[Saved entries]
^^^^

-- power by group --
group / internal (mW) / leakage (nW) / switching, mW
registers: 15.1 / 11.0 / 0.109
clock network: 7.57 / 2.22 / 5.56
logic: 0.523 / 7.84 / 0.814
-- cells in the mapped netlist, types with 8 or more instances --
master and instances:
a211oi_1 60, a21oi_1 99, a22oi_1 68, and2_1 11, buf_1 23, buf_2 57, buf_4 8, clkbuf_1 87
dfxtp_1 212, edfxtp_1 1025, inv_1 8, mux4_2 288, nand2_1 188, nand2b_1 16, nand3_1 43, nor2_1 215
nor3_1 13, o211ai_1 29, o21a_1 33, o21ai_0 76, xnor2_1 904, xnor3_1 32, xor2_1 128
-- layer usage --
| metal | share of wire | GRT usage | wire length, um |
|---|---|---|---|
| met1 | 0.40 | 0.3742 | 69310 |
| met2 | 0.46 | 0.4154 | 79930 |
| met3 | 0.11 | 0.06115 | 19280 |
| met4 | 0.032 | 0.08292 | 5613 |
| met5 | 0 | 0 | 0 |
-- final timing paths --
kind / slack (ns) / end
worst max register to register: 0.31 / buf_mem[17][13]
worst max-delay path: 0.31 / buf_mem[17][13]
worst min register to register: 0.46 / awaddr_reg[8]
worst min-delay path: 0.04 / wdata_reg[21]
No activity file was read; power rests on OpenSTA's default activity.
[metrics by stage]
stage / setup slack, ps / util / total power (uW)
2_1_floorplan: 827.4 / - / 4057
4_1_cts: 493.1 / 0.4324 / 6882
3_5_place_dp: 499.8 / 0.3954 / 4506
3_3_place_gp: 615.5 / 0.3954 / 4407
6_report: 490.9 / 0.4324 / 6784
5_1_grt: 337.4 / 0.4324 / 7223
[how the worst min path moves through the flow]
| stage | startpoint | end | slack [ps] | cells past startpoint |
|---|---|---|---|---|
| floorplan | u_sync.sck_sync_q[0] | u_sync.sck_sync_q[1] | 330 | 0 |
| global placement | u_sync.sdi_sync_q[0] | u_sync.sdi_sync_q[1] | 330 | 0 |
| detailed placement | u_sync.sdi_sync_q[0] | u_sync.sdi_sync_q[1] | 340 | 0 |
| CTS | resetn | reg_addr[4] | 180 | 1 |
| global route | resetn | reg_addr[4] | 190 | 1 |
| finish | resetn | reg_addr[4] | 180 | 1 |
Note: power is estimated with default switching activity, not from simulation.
### config.mk
export PLATFORM = sky130hd
export DESIGN_NAME = fmc_ctrl
export DESIGN_NICKNAME = d
export VERILOG_FILES = /design/src/verilog/fmc_ctrl.v /design/src/verilog/fmc_prot_check.v
export VERILOG_INCLUDE_DIRS = /design/src /design/src/common
export SDC_FILE = /design/constraint.sdc
export NUM_CORES = 1
export LEC_CHECK = 0
export BUFFER_PORTS_ARGS = -buffer_cell sky130_fd_sc_hd__buf_2
export CAP_MARGIN = 5
export CORE_ASPECT_RATIO = 1.5
export CORE_MARGIN = 4
export CORE_UTILIZATION = 50
export CTS_CLUSTER_DIAMETER = 100
export DETAILED_ROUTE_END_ITERATION = 8
export PLACE_DENSITY_LB_ADDON = 0.3
export SETUP_SLACK_MARGIN = 0.2
export SKIP_CTS_REPAIR_TIMING = 1
export SYNTH_ARGS = -nofsm -noshare
export SYNTH_HDL_FRONTEND = slang
export SYNTH_SLANG_ARGS = --single-unit
### constraint.sdc
create_clock -name clk -period 7.77 [get_ports clk]
set_input_delay 0.3885 -clock clk [delete_from_list [all_inputs] [get_ports clk]]
set_output_delay 0.3885 -clock clk [all_outputs]
set_load 0.05 [all_outputs]
**src/rtl/cc_timer_pkg.sv**
```systemverilog
// constants and carrier types for the control-channel window timers
// assumes a single 200 MHz clock domain; pixel and bit ticks arrive as enables
package cc_timer_pkg;
  localparam logic [7:0] START_CFG_OFFSET = 8'h02;
  localparam logic [7:0] END_CFG_OFFSET   = 8'h03;
  localparam logic [7:0] START_CFG_RESET  = 8'ha0;
  localparam logic [7:0] END_CFG_RESET    = 8'ha0;
  localparam logic [3:0] DIV_MIN_CODE     = 4'h4;
  localparam logic [15:0] DIV_MIN_RATIO   = 16'h0010;
  localparam logic [6:0] COMEBACK_STEP    = 7'h10;
  localparam logic [14:0] SHORT_SYNC_LO   = 15'h0222;
  localparam logic [14:0] SHORT_SYNC_HI   = 15'h0442;
  localparam logic [14:0] LONG_SYNC_WORDS = 15'h4402;
  localparam int          CLK_PERIOD_PS   = 5000;
  localparam int          T1_FIXED_PS     = 2500000;
  localparam int          T1_FIXED_CYC    = T1_FIXED_PS / CLK_PERIOD_PS;
  localparam logic [1:0]  SYNC_WORDS      = 2'h3;

  typedef enum logic [4:0] {
    ST_IDLE  = 5'b00001,
    ST_START = 5'b00010,
    ST_END   = 5'b00100,
    ST_SHAKE = 5'b01000,
    ST_TRAIN = 5'b10000
  } cc_state_t;

  typedef struct packed {
    logic       write;
    logic [7:0] addr;
    logic [7:0] wdata;
  } reg_req_t;

  typedef struct packed {
    cc_state_t   state;
    logic [7:0]  start_cfg;
    logic [7:0]  end_cfg;
    logic [15:0] div_cnt;
    logic [4:0]  tick_cnt;
    logic [6:0]  cb_cnt;
    logic        periph_en;
    logic        proto_sel;
    logic        cc_enable;
    logic        lock_frame;
    logic        long_train;
    logic [14:0] train_cnt;
    logic [1:0]  sync_cnt;
    logic        video;
  } cc_regs_t;
endpackage

```
**src/rtl/cc_window_timers.sv**
```systemverilog
// control-channel window timers: start/end timeouts, closure, training pick
// assumes pixel_tick_i and uart_bit_tick_i are single-cycle enables in clk_i
`timescale 1ns/1ps
// Functional notes
// - close channel if host silent past start timeout
// - start divider from config bits 7:4
// - start counter expires at count plus one
// - reset start timeout equals 1024 pixel clocks
// - host activity stops start, runs end timer
// - end divider from config bits 7:4
// - end counter expires at count plus one
// - link activity clears end count
// - silence for end period closes channel
// - reset end timeout equals 1024 pixel clocks
// - vsync edge plus three syncs opens channel
// - start expiry drops enable
// - end frame after sync closes, base only
// - lock frame sent only if errors within threshold
// - short training on lock frame, else long
// - vsync deassert never closes channel
// - vsync to enable delay bounded
// - bypass held until comeback timer expiry
// - comeback code times sixteen bit times, zero never
// - comeback expiry clears peripheral enable
// - mode follows enable and protocol select
// - short pattern 546 or 1090 words
// - long pattern 17410 words
// - bit reference resyncs on sync frame
module cc_window_timers (
  input  wire logic                  clk_i,
  input  wire logic                  reset_n_i,
  input  wire logic                  clk_en_i,
  input  wire logic                  pixel_tick_i,
  input  wire logic                  uart_bit_tick_i,
  input  wire logic                  sync_frame_i,
  input  wire logic                  vsync_edge_i,
  input  wire logic                  sync_word_i,
  input  wire logic                  host_activity_i,
  input  wire logic                  camera_activity_i,
  input  wire logic                  end_frame_i,
  input  wire logic                  errors_ok_i,
  input  wire logic                  lock_frame_rx_i,
  input  wire logic [1:0]            pixel_rate_range_i,
  input  wire logic [2:0]            comeback_code_i,
  input  wire logic                  mode_write_i,
  input  wire logic                  mode_periph_en_i,
  input  wire logic                  mode_proto_sel_i,
  input  wire cc_timer_pkg::reg_req_t reg_req_i,
  output logic [7:0]                 reg_rdata_o,
  output logic                       control_channel_enable_o,
  output logic                       bypass_mode_o,
  output logic                       i2c_path_en_o,
  output logic                       send_lock_frame_o,
  output logic                       training_o,
  output logic                       long_training_o,
  output logic                       video_phase_o
);
  import cc_timer_pkg::*;

  cc_regs_t r_r;
  cc_regs_t r_nxt;
  logic [15:0] ratio;
  logic [3:0]  code;
  logic [3:0]  limit;
  logic        bypass;
  logic        activity;
  logic        expire;
  logic [6:0]  cb_limit;
  logic [14:0] train_len;

  function automatic logic [15:0] div_ratio(input logic [3:0] c);
    logic [15:0] v;
    v = DIV_MIN_RATIO;
    if (c > DIV_MIN_CODE) begin
      v = DIV_MIN_RATIO << (c - DIV_MIN_CODE);
    end
    return v;
  endfunction

  always_comb begin
    r_nxt     = r_r;
    bypass    = r_r.periph_en && !r_r.proto_sel;
    activity  = host_activity_i || (bypass && camera_activity_i);
    code      = (r_r.state == ST_END) ? r_r.end_cfg[7:4] : r_r.start_cfg[7:4];
    limit     = (r_r.state == ST_END) ? r_r.end_cfg[3:0] : r_r.start_cfg[3:0];
    ratio     = div_ratio(code);
    expire    = 1'b0;
    cb_limit  = COMEBACK_STEP * {4'h0, comeback_code_i};
    train_len = LONG_SYNC_WORDS;
    if (!r_r.long_train) begin
      train_len = pixel_rate_range_i[1] ? SHORT_SYNC_HI : SHORT_SYNC_LO;
    end
    send_lock_frame_o = 1'b0;

    if (reg_req_i.write && r_r.state != ST_START && r_r.state != ST_END) begin
      if (reg_req_i.addr == START_CFG_OFFSET) begin
        r_nxt.start_cfg = reg_req_i.wdata;
      end
      if (reg_req_i.addr == END_CFG_OFFSET) begin
        r_nxt.end_cfg = reg_req_i.wdata;
      end
    end
    if (mode_write_i) begin
      r_nxt.periph_en = mode_periph_en_i;
      r_nxt.proto_sel = mode_proto_sel_i;
      r_nxt.cb_cnt    = 7'h00;
    end

    // bypass lifetime counts bit ticks that restart on host activity or a sync frame
    if (bypass && !mode_write_i) begin
      if (host_activity_i || sync_frame_i) begin
        r_nxt.cb_cnt = 7'h00;
      end else if (uart_bit_tick_i && comeback_code_i != 3'h0) begin
        if (r_r.cb_cnt + 7'h01 >= cb_limit) begin
          r_nxt.periph_en = 1'b0;
          r_nxt.cb_cnt    = 7'h00;
        end else begin
          r_nxt.cb_cnt = r_r.cb_cnt + 7'h01;
        end
      end
    end

    if (pixel_tick_i && (r_r.state == ST_START || r_r.state == ST_END)) begin
      if (r_r.div_cnt + 16'h0001 >= ratio) begin
        r_nxt.div_cnt = 16'h0000;
        if (r_r.tick_cnt + 5'h01 >= {1'b0, limit} + 5'h01) begin
          expire = 1'b1;
        end else begin
          r_nxt.tick_cnt = r_r.tick_cnt + 5'h01;
        end
      end else begin
        r_nxt.div_cnt = r_r.div_cnt + 16'h0001;
      end
    end

    case (r_r.state)
      ST_IDLE: begin
        r_nxt.cc_enable = 1'b0;
        if (vsync_edge_i) begin
          r_nxt.sync_cnt = 2'h0;
          r_nxt.video    = 1'b0;
        end else if (sync_word_i && !r_r.video) begin
          if (r_r.sync_cnt + 2'h1 == SYNC_WORDS) begin
            r_nxt.state     = ST_START;
            r_nxt.cc_enable = 1'b1;
            r_nxt.div_cnt   = 16'h0000;
            r_nxt.tick_cnt  = 5'h00;
            r_nxt.sync_cnt  = 2'h0;
          end else begin
            r_nxt.sync_cnt = r_r.sync_cnt + 2'h1;
          end
        end
      end
      ST_START: begin
        if (activity) begin
          r_nxt.state    = ST_END;
          r_nxt.div_cnt  = 16'h0000;
          r_nxt.tick_cnt = 5'h00;
        end else if (expire) begin
          r_nxt.state     = ST_SHAKE;
          r_nxt.cc_enable = 1'b0;
        end
      end
      ST_END: begin
        if (end_frame_i && r_r.lock_frame && !bypass) begin
          r_nxt.state     = ST_SHAKE;
          r_nxt.cc_enable = 1'b0;
        end else if (activity) begin
          r_nxt.div_cnt  = 16'h0000;
          r_nxt.tick_cnt = 5'h00;
        end else if (expire) begin
          r_nxt.state     = ST_SHAKE;
          r_nxt.cc_enable = 1'b0;
        end
      end
      ST_SHAKE: begin
        send_lock_frame_o = errors_ok_i;
        r_nxt.long_train  = !(errors_ok_i || lock_frame_rx_i);
        r_nxt.state       = ST_TRAIN;
        r_nxt.train_cnt   = 15'h0000;
      end
      ST_TRAIN: begin
        if (pixel_tick_i) begin
          if (r_r.train_cnt + 15'h0001 >= train_len) begin
            r_nxt.state = ST_IDLE;
            r_nxt.video = 1'b1;
          end else begin
            r_nxt.train_cnt = r_r.train_cnt + 15'h0001;
          end
        end
      end
      default: begin
        r_nxt.state = ST_IDLE;
      end
    endcase

    // a sync frame arms the end frame that follows it
    if (sync_frame_i) begin
      r_nxt.lock_frame = 1'b1;
    end else if (end_frame_i || host_activity_i) begin
      r_nxt.lock_frame = 1'b0;
    end
  end

  always_ff @(posedge clk_i or negedge reset_n_i) begin
    if (!reset_n_i) begin
      r_r <= '{state: ST_IDLE, start_cfg: START_CFG_RESET,
               end_cfg: END_CFG_RESET, default: '0};
    end else if (clk_en_i) begin
      r_r <= r_nxt;
    end
  end

  always_comb begin
    reg_rdata_o = 8'h00;
    if (reg_req_i.addr == START_CFG_OFFSET) begin
      reg_rdata_o = r_r.start_cfg;
    end else if (reg_req_i.addr == END_CFG_OFFSET) begin
      reg_rdata_o = r_r.end_cfg;
    end
  end

  // vsync has no path into the close logic at all
  assign control_channel_enable_o = r_r.cc_enable;
  assign bypass_mode_o            = bypass;
  assign i2c_path_en_o            = r_r.periph_en && r_r.proto_sel;
  assign training_o               = (r_r.state == ST_TRAIN);
  assign long_training_o          = r_r.long_train;
  assign video_phase_o            = r_r.video;

  // window opening and the enable that marks it
  a_enable_window: assert property (
    @(posedge clk_i) disable iff (!reset_n_i)
    control_channel_enable_o == (r_r.state == ST_START || r_r.state == ST_END))
    else $error("enable outside open window");
  a_open_enable: assert property (
    @(posedge clk_i) disable iff (!reset_n_i)
    $rose(r_r.state == ST_START) |-> control_channel_enable_o &&
    $past(r_r.state) == ST_IDLE) else $error("window opened badly");
  a_open_prompt: assert property (
    @(posedge clk_i) disable iff (!reset_n_i)
    (clk_en_i && r_r.state == ST_IDLE && !vsync_edge_i && sync_word_i &&
    !r_r.video && r_r.sync_cnt == 2'h2) |=> control_channel_enable_o)
    else $error("enable late after third sync word");
  a_vsync_keep: assert property (
    @(posedge clk_i) disable iff (!reset_n_i)
    (clk_en_i && r_r.state == ST_START && vsync_edge_i && !activity &&
    !expire) |=> r_r.state == ST_START && control_channel_enable_o)
    else $error("vsync disturbed open window");

  // start and end timers; config must not move under a running count
  a_start_expiry: assert property (
    @(posedge clk_i) disable iff (!reset_n_i)
    (clk_en_i && r_r.state == ST_START && expire && !activity)
    |=> !control_channel_enable_o) else $error("start expiry kept enable");
  a_activity_end: assert property (
    @(posedge clk_i) disable iff (!reset_n_i)
    (clk_en_i && r_r.state == ST_START && activity)
    |=> r_r.state == ST_END && r_r.tick_cnt == 5'h00)
    else $error("activity did not start end timer");
  a_end_clear: assert property (
    @(posedge clk_i) disable iff (!reset_n_i)
    (clk_en_i && r_r.state == ST_END && activity && !end_frame_i)
    |=> r_r.div_cnt == 16'h0000 && r_r.tick_cnt == 5'h00)
    else $error("end count not cleared");
  a_end_silence: assert property (
    @(posedge clk_i) disable iff (!reset_n_i)
    (clk_en_i && r_r.state == ST_END && expire && !activity && !end_frame_i)
    |=> r_r.state == ST_SHAKE) else $error("end expiry missed");
  a_ef_close: assert property (
    @(posedge clk_i) disable iff (!reset_n_i)
    (clk_en_i && r_r.state == ST_END && end_frame_i && r_r.lock_frame &&
    !bypass) |=> r_r.state == ST_SHAKE && !control_channel_enable_o)
    else $error("armed end frame did not close");
  a_bypass_ef: assert property (
    @(posedge clk_i) disable iff (!reset_n_i)
    (clk_en_i && r_r.state == ST_END && bypass && !activity && !expire)
    |=> r_r.state == ST_END) else $error("end frame closed bypass");
  a_tick_bound: assert property (
    @(posedge clk_i) disable iff (!reset_n_i)
    (r_r.state == ST_START) |-> r_r.tick_cnt <= {1'b0, r_r.start_cfg[3:0]})
    else $error("start count overran");
  a_end_bound: assert property (
    @(posedge clk_i) disable iff (!reset_n_i)
    (r_r.state == ST_END) |-> r_r.tick_cnt <= {1'b0, r_r.end_cfg[3:0]})
    else $error("end count overran");
  a_div_bound: assert property (
    @(posedge clk_i) disable iff (!reset_n_i)
    (r_r.state == ST_START || r_r.state == ST_END) |-> r_r.div_cnt < ratio)
    else $error("divider overran its ratio");
  a_cfg_frozen: assert property (
    @(posedge clk_i) disable iff (!reset_n_i)
    (clk_en_i && (r_r.state == ST_START || r_r.state == ST_END))
    |=> $stable(r_r.start_cfg) && $stable(r_r.end_cfg))
    else $error("config changed in open window");

  // bypass lifetime
  a_cb_never: assert property (
    @(posedge clk_i) disable iff (!reset_n_i)
    (clk_en_i && comeback_code_i == 3'h0 && bypass && !mode_write_i)
    |=> r_r.periph_en) else $error("code zero left bypass");
  a_cb_expire: assert property (
    @(posedge clk_i) disable iff (!reset_n_i)
    (clk_en_i && bypass && !mode_write_i && !host_activity_i &&
    !sync_frame_i && uart_bit_tick_i && comeback_code_i != 3'h0 &&
    r_r.cb_cnt + 7'h01 >= cb_limit) |=> !r_r.periph_en)
    else $error("comeback expiry kept bypass");

  // handshake and training
  a_train_pick: assert property (
    @(posedge clk_i) disable iff (!reset_n_i)
    (clk_en_i && r_r.state == ST_SHAKE && lock_frame_rx_i)
    |=> !long_training_o) else $error("long training with lock");
  a_train_done: assert property (
    @(posedge clk_i) disable iff (!reset_n_i)
    (clk_en_i && r_r.state == ST_TRAIN && pixel_tick_i &&
    r_r.train_cnt + 15'h0001 >= train_len)
    |=> r_r.state == ST_IDLE && video_phase_o)
    else $error("training overran its length");
  a_train_hold: assert property (
    @(posedge clk_i) disable iff (!reset_n_i)
    (clk_en_i && r_r.state == ST_TRAIN &&
    r_r.train_cnt + 15'h0001 < train_len)
    |=> r_r.state == ST_TRAIN) else $error("training cut short");
endmodule

```
**config.mk**
```make
export PLATFORM = sky130hd
export DESIGN_NAME = cc_window_timers
export DESIGN_NICKNAME = d
export VERILOG_FILES = /design/src/rtl/cc_timer_pkg.sv /design/src/rtl/cc_window_timers.sv
export SDC_FILE = /design/constraint.sdc
export NUM_CORES = 1
export LEC_CHECK = 0
export BUFFER_PORTS_ARGS = -buffer_cell sky130_fd_sc_hd__buf_2
export CAP_MARGIN = 15
export CORE_ASPECT_RATIO = 0.7
export CORE_MARGIN = 2
export CORE_UTILIZATION = 50
export CTS_CLUSTER_SIZE = 40
export DETAILED_ROUTE_END_ITERATION = 10
export GPL_ROUTABILITY_DRIVEN = 0
export PLACE_DENSITY = 0.78
export SYNTH_ARGS = -nofsm -noshare
export SYNTH_HDL_FRONTEND = slang
export SYNTH_SLANG_ARGS = --single-unit
```
**constraint.sdc**
```tcl
create_clock -name clk_i -period 4 [get_ports clk_i]
set_input_delay 0.8 -clock clk_i [delete_from_list [all_inputs] [get_ports clk_i]]
set_output_delay 0.8 -clock clk_i [all_outputs]
set_load 0.01 [all_outputs]
```
; Word-level counts from Yosys, hierarchy flattened
; Index checks and enable logic that the tools add are counted.
[totals]
reg_bits = 72
in_bits = 38
out_inout_bits = 15
elab_cells = 139
[classes]
n_addsub = 7
magnitude_cmp = 5
n_eq_ne = 18
shifts = 1
mux = 57
reduce_logical = 37
[op_table]
columns = cell, count
row1 = two-way mux 21 bit, 6
row2 = case mux 21 bit (3 select lines), 1
row3 = two-way mux 5 bit, 11
row4 = two-way mux 15 bit, 3
row5 = two-way mux 16 bit, 2
row6 = two-way mux 8 bit, 4
row7 = case mux 15 bit (2 select lines), 1
row8 = case mux 5 bit (5 select lines), 1
row9 = two-way mux 1 bit, 17
row10 = "adder 16 x 1 -> 16 bit, second input constant", 1
row11 = "== test 8 x 2 -> 1 bit, second input constant", 2
row12 = greater-or-equal comparator 16 bit, 1
row13 = "<< shifter 5 x 4 -> 16 bit, first input constant", 1
row14 = "adder 15 x 1 -> 15 bit, second input constant", 1
row15 = greater-or-equal comparator 15 bit, 1
row16 = two-way mux 7 bit, 2
row17 = "!= test 2 bit, second input constant", 6
row18 = logical AND 1 bit, 11
row19 = two-way mux 11 bit, 1
row20 = two-way mux 9 bit, 1
row21 = AND reduction 3 bit, 3
row22 = two-way mux 4 bit, 2
row23 = AND reduction 2 bit, 4
row24 = nonzero test 2 bit, 4
row25 = 27 further kinds, 38

; Longest topological paths before layout
; Gate-level depths: netlist of run 1.
[logic_depth]
ltp_word = 12
ltp_mapped = 17
ltp_nobuf = 16

; Worst setup path after synthesis of run 1
; OpenSTA, ideal clock, no wires.
[synth_timing]
path_type = register -> register
startpoint = register r_r[70] (netlist bit)
endpoint = register r_r[40] (netlist bit)
setup_ns = 0.083
arrival_time_ns = 3.412
required_time_ns = 3.917
setup_slack_ns = 0.505
path_stages_with_launch = 17
n_path_buf = 3
synth_period_minus_slack_ns = 3.495
cell_sequence = dfrtp_1 > nor3_1 > nand3b_1 > clkbuf_1 > buf_6 > o21ai_0 > nand2_1 > ha_1 > a211oi_1 > a211oi_1 > a2111oi_0 > o31a_1 > clkbuf_1 > nand2_1 > nor2_2 > nand2_1 > o21ai_0
[synth_between]
elab_chain_cells = 12
elab_cells_between_ends = 19
classes_between = 1 x add/sub / 2 x order compare / 3 x eq/ne / 1 x shift / 10 x mux / 2 x reduce/logical
[synth_rtl]
columns = item, line_no
row1 = from (decl), cc_window_timers.sv:60  ; cc_regs_t r_r;
row2 = from (signal assigned), cc_window_timers.sv:207  ; r_r <= '{state: ST_IDLE, start_cfg: START_CFG_RESET,
row3 = from (signal assigned), cc_window_timers.sv:210  ; r_r <= r_nxt;
row4 = == test 5 x 3 -> 1 bit, "cc_window_timers.sv:84, cc_window_timers.sv:123, cc_window_timers.sv:136"
row5 = two-way mux 4 bit, cc_window_timers.sv:84  ; code = (r_r.state == ST_END) ? r_r.end_cfg[7:4] : r_r.start_cfg[7:4];
row6 = subtractor 4 x 3 -> 4 bit, cc_window_timers.sv:75  ; v = DIV_MIN_RATIO << (c - DIV_MIN_CODE);
row7 = << shifter 5 x 4 -> 16 bit, cc_window_timers.sv:75
row8 = two-way mux 16 bit, cc_window_timers.sv:74  ; if (c > DIV_MIN_CODE) begin
row9 = greater-or-equal comparator 16 bit, cc_window_timers.sv:124  ; if (r_r.div_cnt + 16'h0001 >= ratio) begin
row10 = two-way mux 16 bit, cc_window_timers.sv:124
row11 = two-way mux 21 bit, cc_window_timers.sv:123  ; if (pixel_tick_i && (r_r.state == ST_START || r_r.state == ST_END)) begin
row12 = two-way mux 21 bit, cc_window_timers.sv:143  ; if (r_r.sync_cnt + 2'h1 == SYNC_WORDS) begin
row13 = two-way mux 21 bit, cc_window_timers.sv:142  ; end else if (sync_word_i && !r_r.video) begin
row14 = two-way mux 21 bit, cc_window_timers.sv:139  ; if (vsync_edge_i) begin
row15 = case mux 21 bit (3 select lines) (*), cc_window_timers.sv:136  ; case (r_r.state)
; Mark *: on every way between the ends. The rest lies on a longest branch, timed or not.
; A chain may end at the register's enable or synchronous reset.

; Final worst setup path of run 1
[layout_timing]
startpoint = register r_r[35] (netlist bit)
endpoint = register r_r[33] (netlist bit)
[layout_between]
elab_chain_cells = 8
elab_cells_between_ends = 10
classes_between = 1 x add/sub / 1 x order compare / 8 x mux
[layout_rtl]
columns = item, line_no
row1 = adder 16 x 1 -> 16 bit (*), cc_window_timers.sv:124
row2 = greater-or-equal comparator 16 bit (*), cc_window_timers.sv:124
row3 = two-way mux 5 bit (*), cc_window_timers.sv:124
row4 = two-way mux 21 bit (*), cc_window_timers.sv:123
row5 = two-way mux 21 bit, cc_window_timers.sv:143
row6 = two-way mux 21 bit, cc_window_timers.sv:142
row7 = two-way mux 21 bit, cc_window_timers.sv:139
row8 = case mux 21 bit (3 select lines) (*), cc_window_timers.sv:136
; Marks and branches as above.

==> results of run 1 <==
==> kinds of logic after synthesis <==
family | share of synthesized area
XOR/XNOR | 0.0448
multiplexers | 0.0697
AND/OR/NAND/NOR | 0.233
AO/OA/AOI/OAI | 0.187
buffers and inverters | 0.0335
flip-flops | 0.356
adder cells (fa/ha/maj) | 0.0764
==> per-stage QoR <==
| stage | setup slack (ns) | instance area [um^2] |
|---|---|---|
| final | 0.236 | 5810 |
| after global routing | 0.0253 | 5810 |
| after CTS | 0.00469 | 5760 |
| after detailed placement | 0.0186 | 5460 |
| after global placement | 0.213 | 5460 |
| after floorplan | 0.505 | 5080 |
==> final cells by class <==
class                      instances  area (um^2)
clock buffer                      13          260
clock inverter                     3         40.0
fill                             832         3990
inverter                          23         86.3
multi-input combinational        472         3110
sequential                        72         1810
tap                              128          160
timing repair buffer              62          338
==> critical path, cell delays in order, from the launching register on <==
cell and delay, ns:
dfrtp_1 0.39, ha_1 0.25, and3_1 0.29, and3_1 0.29
nand3_1 0.21, xnor2_1 0.20, ha_1 0.31, nand4_1 0.08
a211oi_1 0.25, a2111oi_1 0.10, o31a_1 0.40, or3_1 0.44
nor2_1 0.10, o21ai_0 0.08, a22o_1 0.26
==> cells in the final DEF, fill, tap and decap left out, types with 3 or more instances in the layout <==
cell type,netlist,final
nor2b_1,3,3
nand4_1,5,5
and3b_1,3,3
a211oi_1,4,4
ha_1,31,31
nor2_1,53,52
and3_1,11,11
nand2b_1,13,13
o22ai_1,7,7
buf_4,2,11
dfstp_2,5,5
o21ai_0,48,47
mux2i_1,14,14
mux2_2,19,19
nor3_1,12,11
nand3b_1,7,7
o31ai_1,11,11
or3_1,3,3
a31oi_1,7,7
o211ai_1,3,3
nor3_2,2,3
nand2_1,77,77
a21oi_1,27,27
inv_1,22,22
nand3_1,25,25
dfrtp_1,67,67
clkbuf_16,0,9
or2_2,4,4
xnor2_1,11,11
buf_2,1,51
a21o_1,4,4
xor2_1,15,15
a22o_1,14,14
and2_1,4,4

^^^^

Exercise>
Look through the entries and find each line that has the string "more". Copy those lines.

Answer below>
-- cells in the mapped netlist, types with 8 or more instances --
==> cells in the final DEF, fill, tap and decap left out, types with 3 or more instances in the layout <==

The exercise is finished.